**Exercise**. Look for "placement" in the records and copy every line that has it.

Stored data entries

##############################

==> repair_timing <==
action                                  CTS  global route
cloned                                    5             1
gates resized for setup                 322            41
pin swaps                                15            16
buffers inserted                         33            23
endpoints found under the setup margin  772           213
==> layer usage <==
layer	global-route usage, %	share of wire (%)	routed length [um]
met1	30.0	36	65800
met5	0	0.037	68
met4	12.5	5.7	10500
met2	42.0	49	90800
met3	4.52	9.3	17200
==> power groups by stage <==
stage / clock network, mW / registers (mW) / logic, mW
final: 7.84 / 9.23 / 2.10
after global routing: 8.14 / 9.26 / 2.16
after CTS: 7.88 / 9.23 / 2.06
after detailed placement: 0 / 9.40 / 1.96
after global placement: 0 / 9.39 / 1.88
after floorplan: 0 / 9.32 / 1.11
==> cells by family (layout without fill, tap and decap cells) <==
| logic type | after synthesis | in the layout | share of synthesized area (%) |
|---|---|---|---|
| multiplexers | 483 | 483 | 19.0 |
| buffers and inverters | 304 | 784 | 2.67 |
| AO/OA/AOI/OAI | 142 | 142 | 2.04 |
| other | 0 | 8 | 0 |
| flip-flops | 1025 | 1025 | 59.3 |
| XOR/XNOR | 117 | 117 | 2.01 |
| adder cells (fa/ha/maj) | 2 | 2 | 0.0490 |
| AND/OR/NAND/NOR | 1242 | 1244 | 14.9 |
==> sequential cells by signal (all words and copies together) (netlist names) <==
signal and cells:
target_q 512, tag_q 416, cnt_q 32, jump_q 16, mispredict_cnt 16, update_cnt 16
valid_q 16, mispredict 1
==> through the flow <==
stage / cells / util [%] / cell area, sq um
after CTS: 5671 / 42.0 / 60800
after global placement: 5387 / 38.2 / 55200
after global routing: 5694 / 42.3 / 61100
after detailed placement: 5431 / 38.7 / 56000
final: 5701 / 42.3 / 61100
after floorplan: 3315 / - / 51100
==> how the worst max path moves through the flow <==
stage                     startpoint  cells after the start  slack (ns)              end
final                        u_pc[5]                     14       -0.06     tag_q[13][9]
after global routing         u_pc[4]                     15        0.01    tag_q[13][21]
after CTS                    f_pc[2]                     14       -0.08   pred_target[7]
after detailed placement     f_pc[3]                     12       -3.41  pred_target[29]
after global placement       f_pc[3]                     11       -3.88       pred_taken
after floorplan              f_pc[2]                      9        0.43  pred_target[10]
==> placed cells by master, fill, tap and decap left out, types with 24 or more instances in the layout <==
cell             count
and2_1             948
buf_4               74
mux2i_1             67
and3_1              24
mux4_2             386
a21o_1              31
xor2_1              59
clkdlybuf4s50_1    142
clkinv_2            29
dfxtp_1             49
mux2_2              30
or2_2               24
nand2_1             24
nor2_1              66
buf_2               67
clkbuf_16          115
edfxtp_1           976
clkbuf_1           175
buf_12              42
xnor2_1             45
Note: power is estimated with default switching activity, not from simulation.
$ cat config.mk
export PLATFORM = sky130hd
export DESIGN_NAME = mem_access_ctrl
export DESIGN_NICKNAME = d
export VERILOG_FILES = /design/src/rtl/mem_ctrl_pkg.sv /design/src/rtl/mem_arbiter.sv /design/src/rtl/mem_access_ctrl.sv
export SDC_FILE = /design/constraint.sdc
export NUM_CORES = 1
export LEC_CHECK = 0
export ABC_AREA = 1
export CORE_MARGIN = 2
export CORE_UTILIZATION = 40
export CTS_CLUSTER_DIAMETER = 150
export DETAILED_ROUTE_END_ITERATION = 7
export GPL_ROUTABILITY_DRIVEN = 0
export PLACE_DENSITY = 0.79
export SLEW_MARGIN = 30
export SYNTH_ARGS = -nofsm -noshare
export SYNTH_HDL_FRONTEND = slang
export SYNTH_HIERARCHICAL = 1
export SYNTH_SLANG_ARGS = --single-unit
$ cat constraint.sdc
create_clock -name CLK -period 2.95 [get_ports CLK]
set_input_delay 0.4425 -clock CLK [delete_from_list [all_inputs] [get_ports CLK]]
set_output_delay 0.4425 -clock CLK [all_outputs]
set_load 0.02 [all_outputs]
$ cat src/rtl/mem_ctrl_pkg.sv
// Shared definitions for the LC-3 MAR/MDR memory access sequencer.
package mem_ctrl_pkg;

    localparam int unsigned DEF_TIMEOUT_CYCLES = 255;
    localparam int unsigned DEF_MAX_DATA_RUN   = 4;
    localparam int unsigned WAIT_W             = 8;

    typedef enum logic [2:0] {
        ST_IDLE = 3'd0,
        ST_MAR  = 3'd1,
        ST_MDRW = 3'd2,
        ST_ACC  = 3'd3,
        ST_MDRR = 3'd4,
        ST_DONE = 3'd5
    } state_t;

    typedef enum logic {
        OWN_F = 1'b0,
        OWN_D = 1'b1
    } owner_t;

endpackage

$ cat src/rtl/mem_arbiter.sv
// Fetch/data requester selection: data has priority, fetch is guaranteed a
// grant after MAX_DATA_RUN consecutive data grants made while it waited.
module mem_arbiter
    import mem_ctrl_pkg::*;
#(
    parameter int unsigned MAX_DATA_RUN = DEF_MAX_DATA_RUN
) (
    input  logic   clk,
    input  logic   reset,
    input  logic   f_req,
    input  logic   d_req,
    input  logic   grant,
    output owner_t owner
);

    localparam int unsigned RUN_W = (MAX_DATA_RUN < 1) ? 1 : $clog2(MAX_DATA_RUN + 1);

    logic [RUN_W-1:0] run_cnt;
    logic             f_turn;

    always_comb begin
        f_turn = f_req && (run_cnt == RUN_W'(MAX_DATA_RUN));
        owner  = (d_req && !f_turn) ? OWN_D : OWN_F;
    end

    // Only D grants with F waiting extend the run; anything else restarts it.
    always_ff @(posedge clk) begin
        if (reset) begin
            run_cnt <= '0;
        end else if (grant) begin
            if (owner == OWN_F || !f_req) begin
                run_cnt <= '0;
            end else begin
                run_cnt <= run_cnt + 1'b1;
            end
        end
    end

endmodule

##############################

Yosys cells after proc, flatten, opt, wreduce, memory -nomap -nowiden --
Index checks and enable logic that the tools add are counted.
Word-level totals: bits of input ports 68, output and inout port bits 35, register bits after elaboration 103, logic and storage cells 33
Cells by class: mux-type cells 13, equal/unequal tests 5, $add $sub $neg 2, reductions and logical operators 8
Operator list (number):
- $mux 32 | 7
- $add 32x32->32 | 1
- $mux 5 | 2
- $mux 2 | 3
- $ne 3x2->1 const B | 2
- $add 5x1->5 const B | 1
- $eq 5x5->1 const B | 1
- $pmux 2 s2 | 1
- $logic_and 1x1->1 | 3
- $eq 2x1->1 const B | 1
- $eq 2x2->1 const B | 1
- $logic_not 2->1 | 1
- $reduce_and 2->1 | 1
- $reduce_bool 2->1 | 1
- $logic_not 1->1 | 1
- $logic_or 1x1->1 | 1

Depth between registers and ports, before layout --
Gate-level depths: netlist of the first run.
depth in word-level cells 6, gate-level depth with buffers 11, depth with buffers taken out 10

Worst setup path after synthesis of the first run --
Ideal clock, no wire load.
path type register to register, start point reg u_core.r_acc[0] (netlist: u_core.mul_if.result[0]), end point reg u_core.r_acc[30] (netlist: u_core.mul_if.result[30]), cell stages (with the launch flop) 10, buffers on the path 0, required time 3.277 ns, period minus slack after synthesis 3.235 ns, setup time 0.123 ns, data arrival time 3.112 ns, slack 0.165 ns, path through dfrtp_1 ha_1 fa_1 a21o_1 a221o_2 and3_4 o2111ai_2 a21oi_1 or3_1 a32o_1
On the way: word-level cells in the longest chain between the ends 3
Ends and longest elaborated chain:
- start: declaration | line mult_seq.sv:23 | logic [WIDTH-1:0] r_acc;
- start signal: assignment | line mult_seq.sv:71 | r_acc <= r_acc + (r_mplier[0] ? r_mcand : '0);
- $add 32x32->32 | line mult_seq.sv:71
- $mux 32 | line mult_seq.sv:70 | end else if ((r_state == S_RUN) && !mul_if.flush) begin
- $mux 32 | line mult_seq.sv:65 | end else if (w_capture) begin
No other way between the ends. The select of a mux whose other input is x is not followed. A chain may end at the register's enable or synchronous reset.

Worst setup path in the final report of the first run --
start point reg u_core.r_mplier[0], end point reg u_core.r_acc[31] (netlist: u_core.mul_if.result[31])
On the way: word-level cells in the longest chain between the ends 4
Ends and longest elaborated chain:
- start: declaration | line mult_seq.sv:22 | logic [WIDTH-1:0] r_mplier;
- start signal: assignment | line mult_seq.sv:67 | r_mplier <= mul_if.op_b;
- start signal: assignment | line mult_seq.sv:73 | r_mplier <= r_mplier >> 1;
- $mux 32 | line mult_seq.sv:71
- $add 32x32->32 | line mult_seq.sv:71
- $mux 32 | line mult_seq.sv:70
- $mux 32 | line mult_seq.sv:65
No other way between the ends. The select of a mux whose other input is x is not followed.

##############################

**Answer for this exercise**.
after detailed placement: 0 / 9.40 / 1.96
after global placement: 0 / 9.39 / 1.88
after global placement: 5387 / 38.2 / 55200
after detailed placement: 5431 / 38.7 / 56000
after detailed placement     f_pc[3]                     12       -3.41  pred_target[29]
after global placement       f_pc[3]                     11       -3.88       pred_taken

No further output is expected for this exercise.